GIVEN DATA:
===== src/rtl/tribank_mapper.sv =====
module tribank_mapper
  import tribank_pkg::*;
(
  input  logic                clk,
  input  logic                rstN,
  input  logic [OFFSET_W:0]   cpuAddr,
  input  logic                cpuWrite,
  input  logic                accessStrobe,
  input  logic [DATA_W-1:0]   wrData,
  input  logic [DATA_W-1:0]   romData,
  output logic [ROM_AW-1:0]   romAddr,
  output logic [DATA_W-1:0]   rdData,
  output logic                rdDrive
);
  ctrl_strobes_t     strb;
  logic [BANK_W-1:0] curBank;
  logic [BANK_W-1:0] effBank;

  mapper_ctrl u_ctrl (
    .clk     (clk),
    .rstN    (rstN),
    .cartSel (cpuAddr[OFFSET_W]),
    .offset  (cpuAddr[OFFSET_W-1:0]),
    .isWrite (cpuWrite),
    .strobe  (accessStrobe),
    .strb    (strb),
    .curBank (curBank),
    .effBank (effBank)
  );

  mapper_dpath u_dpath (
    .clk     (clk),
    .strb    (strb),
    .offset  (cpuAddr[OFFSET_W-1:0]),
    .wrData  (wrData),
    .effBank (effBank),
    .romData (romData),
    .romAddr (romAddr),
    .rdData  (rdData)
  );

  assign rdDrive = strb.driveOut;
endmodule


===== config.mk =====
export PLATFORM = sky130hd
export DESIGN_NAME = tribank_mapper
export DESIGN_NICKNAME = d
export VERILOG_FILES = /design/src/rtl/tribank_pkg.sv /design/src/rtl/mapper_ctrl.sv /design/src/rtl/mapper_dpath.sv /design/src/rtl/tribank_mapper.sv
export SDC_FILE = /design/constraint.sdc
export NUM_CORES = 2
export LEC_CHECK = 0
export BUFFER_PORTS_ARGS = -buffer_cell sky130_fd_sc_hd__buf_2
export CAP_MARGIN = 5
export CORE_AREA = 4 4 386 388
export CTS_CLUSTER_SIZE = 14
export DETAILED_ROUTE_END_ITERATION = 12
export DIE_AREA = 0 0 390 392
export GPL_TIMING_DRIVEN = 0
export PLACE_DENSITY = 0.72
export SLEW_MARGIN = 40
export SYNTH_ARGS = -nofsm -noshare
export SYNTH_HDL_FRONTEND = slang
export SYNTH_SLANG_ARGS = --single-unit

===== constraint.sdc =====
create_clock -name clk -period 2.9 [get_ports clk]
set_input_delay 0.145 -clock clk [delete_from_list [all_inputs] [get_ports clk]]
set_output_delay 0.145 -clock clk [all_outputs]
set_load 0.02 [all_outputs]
==
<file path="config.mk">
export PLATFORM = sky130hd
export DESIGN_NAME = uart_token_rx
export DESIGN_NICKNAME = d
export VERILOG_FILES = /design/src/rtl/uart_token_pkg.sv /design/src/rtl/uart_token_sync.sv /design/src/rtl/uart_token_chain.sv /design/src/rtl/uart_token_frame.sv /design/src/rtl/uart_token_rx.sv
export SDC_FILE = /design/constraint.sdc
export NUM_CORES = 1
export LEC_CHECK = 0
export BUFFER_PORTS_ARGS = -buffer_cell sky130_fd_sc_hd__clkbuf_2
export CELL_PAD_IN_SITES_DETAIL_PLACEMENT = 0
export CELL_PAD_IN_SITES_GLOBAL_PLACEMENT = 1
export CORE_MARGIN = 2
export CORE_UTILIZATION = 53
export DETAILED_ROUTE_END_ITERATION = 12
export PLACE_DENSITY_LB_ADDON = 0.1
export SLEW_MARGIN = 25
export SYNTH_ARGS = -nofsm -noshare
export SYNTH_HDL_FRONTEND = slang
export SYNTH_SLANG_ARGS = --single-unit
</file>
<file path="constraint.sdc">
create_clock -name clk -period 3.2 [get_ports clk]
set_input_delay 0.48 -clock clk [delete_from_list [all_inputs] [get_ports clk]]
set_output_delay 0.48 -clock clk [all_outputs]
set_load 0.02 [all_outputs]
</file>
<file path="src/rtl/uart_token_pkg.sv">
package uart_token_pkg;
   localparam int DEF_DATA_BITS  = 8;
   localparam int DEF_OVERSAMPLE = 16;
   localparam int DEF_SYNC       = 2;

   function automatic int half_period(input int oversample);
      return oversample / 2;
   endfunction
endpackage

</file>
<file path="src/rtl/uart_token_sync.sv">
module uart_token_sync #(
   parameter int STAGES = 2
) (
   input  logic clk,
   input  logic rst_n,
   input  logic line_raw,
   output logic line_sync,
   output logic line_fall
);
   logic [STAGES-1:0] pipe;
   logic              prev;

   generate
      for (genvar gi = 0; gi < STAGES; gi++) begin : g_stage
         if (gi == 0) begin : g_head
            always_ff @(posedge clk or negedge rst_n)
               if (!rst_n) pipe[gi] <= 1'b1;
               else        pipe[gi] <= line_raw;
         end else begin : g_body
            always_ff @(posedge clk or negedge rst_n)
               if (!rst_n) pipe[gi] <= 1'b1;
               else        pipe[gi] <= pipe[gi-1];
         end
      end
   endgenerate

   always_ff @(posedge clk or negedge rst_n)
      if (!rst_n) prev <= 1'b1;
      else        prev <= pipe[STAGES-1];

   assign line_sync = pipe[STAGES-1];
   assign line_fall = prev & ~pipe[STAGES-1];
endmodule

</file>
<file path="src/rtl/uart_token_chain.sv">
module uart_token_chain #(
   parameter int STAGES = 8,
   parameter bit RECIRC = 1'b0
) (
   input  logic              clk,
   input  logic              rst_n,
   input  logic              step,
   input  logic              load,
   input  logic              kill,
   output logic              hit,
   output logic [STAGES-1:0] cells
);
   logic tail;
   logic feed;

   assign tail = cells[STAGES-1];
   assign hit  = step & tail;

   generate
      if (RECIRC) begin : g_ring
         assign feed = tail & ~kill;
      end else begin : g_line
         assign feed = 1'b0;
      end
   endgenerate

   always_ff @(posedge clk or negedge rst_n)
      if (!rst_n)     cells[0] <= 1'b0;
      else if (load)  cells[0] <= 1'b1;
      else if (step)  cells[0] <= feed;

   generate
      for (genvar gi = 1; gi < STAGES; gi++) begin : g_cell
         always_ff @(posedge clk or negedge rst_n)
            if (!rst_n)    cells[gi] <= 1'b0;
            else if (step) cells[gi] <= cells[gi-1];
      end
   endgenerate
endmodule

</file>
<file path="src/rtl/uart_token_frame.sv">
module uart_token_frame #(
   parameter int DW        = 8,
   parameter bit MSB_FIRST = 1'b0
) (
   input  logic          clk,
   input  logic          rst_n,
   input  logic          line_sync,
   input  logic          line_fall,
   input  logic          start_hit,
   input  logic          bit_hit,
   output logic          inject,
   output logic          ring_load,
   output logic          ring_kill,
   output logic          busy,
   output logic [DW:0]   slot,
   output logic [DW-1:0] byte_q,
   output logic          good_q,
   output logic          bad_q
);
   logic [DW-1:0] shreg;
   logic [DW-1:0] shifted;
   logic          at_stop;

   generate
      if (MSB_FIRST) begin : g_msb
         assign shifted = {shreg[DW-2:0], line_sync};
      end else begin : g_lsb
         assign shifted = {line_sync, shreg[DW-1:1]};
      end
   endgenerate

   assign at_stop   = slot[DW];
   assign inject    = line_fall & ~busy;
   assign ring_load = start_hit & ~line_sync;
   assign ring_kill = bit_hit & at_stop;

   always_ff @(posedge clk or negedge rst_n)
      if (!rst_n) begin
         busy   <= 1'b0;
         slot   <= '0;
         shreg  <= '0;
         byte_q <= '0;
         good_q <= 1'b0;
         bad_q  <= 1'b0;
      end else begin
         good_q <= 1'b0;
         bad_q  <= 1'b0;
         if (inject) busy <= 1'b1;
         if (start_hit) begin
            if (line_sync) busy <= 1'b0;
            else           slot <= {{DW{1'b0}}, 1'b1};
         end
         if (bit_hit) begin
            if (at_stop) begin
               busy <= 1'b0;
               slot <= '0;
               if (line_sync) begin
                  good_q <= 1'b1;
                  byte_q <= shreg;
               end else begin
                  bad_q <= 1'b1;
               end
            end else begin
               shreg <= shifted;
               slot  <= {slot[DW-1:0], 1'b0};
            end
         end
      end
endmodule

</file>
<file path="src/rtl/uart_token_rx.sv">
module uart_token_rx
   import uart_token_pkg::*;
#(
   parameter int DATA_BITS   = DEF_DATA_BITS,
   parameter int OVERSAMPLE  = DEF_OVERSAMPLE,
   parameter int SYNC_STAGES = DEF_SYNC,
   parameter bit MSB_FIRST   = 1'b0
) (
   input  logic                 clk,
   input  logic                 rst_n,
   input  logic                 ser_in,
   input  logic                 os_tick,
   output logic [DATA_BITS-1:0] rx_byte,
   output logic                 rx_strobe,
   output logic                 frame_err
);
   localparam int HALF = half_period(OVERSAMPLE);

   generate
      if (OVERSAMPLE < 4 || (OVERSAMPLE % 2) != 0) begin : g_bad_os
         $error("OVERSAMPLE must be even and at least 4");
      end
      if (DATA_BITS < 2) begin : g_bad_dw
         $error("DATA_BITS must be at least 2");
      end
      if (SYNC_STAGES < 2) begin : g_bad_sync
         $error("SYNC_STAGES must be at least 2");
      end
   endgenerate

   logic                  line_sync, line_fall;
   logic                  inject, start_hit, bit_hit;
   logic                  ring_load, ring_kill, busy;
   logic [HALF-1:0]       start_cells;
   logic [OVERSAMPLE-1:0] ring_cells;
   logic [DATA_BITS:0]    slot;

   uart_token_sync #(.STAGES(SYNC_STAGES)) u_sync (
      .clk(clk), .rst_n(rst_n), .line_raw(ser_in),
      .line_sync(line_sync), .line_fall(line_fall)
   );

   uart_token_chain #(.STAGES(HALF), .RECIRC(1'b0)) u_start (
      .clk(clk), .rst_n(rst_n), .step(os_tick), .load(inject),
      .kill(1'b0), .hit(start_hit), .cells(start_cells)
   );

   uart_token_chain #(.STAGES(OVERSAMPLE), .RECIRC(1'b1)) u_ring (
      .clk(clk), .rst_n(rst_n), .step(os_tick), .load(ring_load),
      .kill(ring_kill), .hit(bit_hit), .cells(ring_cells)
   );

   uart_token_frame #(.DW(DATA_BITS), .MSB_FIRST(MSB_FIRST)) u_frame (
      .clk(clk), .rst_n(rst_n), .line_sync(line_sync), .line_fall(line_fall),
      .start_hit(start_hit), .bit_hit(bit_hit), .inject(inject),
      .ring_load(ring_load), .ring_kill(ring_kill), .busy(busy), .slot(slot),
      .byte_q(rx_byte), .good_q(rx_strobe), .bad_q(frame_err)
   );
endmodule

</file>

THE TASK:
Display each line of the data where "rdData" occurs.

PROBLEM SOLUTION:
  output logic [DATA_W-1:0]   rdData,
    .rdData  (rdData)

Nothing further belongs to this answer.